Komt u eikenprocessierupsen tegen op eikenbomen of op andere plekken in de openbare ruimte? Geef het aan ons door via een online melding of telefonisch via 030 – 22 89 411.

Geef de locatie zo duidelijk mogelijk door, vermeld bijvoorbeeld het dichtstbijzijnde huisnummer. Dat maakt het makkelijker om de boom te vinden. Raak de rupsen of nesten niet aan als u ze tegenkomt. Ook de rupsrestanten en nesten uit vorige jaren niet. 'Oude' brandharen blijven meer dan acht jaar schadelijk.

Besmette bomen worden gemarkeerd met een stuk rood-wit lint met eikenprocessierups. Dit stuk lint prikken we op de boom.
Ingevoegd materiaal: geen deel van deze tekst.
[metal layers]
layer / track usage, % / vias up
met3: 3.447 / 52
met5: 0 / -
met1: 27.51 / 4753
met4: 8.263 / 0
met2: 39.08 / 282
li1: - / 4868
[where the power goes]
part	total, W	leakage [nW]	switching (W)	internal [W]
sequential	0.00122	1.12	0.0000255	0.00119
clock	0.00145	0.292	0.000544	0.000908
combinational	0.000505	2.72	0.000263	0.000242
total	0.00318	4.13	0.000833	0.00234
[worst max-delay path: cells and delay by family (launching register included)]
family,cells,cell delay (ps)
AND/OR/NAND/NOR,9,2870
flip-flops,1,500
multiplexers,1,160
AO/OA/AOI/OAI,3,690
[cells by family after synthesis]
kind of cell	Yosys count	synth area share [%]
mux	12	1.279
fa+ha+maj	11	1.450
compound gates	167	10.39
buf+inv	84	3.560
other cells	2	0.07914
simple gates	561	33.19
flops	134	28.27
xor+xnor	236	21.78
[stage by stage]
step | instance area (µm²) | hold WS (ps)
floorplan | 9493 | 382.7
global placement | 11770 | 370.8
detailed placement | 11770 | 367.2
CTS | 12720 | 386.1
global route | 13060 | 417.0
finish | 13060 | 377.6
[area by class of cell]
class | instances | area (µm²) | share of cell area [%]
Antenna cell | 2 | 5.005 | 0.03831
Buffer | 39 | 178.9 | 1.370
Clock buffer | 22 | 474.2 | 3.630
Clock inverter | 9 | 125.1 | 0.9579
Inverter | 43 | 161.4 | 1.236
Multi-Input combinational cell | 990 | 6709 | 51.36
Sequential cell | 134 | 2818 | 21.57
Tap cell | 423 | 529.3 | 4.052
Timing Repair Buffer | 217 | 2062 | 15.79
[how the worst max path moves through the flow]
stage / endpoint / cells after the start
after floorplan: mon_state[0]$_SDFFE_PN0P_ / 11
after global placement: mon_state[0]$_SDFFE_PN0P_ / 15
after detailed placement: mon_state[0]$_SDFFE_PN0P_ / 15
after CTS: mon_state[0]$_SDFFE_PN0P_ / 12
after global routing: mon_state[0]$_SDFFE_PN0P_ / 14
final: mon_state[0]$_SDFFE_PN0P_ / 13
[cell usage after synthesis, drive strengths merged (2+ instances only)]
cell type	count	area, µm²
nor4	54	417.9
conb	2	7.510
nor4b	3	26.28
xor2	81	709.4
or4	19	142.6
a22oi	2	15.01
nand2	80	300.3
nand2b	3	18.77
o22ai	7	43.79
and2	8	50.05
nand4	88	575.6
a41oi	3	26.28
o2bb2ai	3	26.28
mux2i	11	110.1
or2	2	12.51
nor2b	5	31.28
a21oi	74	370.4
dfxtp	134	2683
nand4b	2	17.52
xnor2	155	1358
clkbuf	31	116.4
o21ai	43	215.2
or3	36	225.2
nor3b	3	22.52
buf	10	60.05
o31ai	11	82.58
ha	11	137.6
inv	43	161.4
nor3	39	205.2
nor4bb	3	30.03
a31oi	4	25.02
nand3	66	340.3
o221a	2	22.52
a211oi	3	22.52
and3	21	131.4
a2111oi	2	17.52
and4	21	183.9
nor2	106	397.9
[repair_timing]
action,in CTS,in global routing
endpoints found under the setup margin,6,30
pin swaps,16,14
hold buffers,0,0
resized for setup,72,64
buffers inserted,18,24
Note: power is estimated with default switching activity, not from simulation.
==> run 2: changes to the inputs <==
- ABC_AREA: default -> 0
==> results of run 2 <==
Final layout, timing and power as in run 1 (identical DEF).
Deze bomen zijn al bekend bij de bestrijder waarmee de gemeente samenwerkt. We binden geen rood-witte linten meer om de bomen, omdat de rupsen daar onder kunnen kruipen.

De eikenprocessierups is de larve van een nachtvlinder die haar eitjes legt in de toppen van eikenbomen waar ze overwinteren. Eerst verblijven de jonge rupsjes hoog in de boom. Na een aantal vervellingen komen groepjes rupsen samen en vormen grote nesten op de stammen van eikenbomen. Deze nesten bestaan uit een dicht spinsel van draden, brandharen, vervellingshuidjes en uitwerpselen. Vanuit hun nesten gaan de rupsen ’s nachts in optocht (processie) op zoek naar voedsel.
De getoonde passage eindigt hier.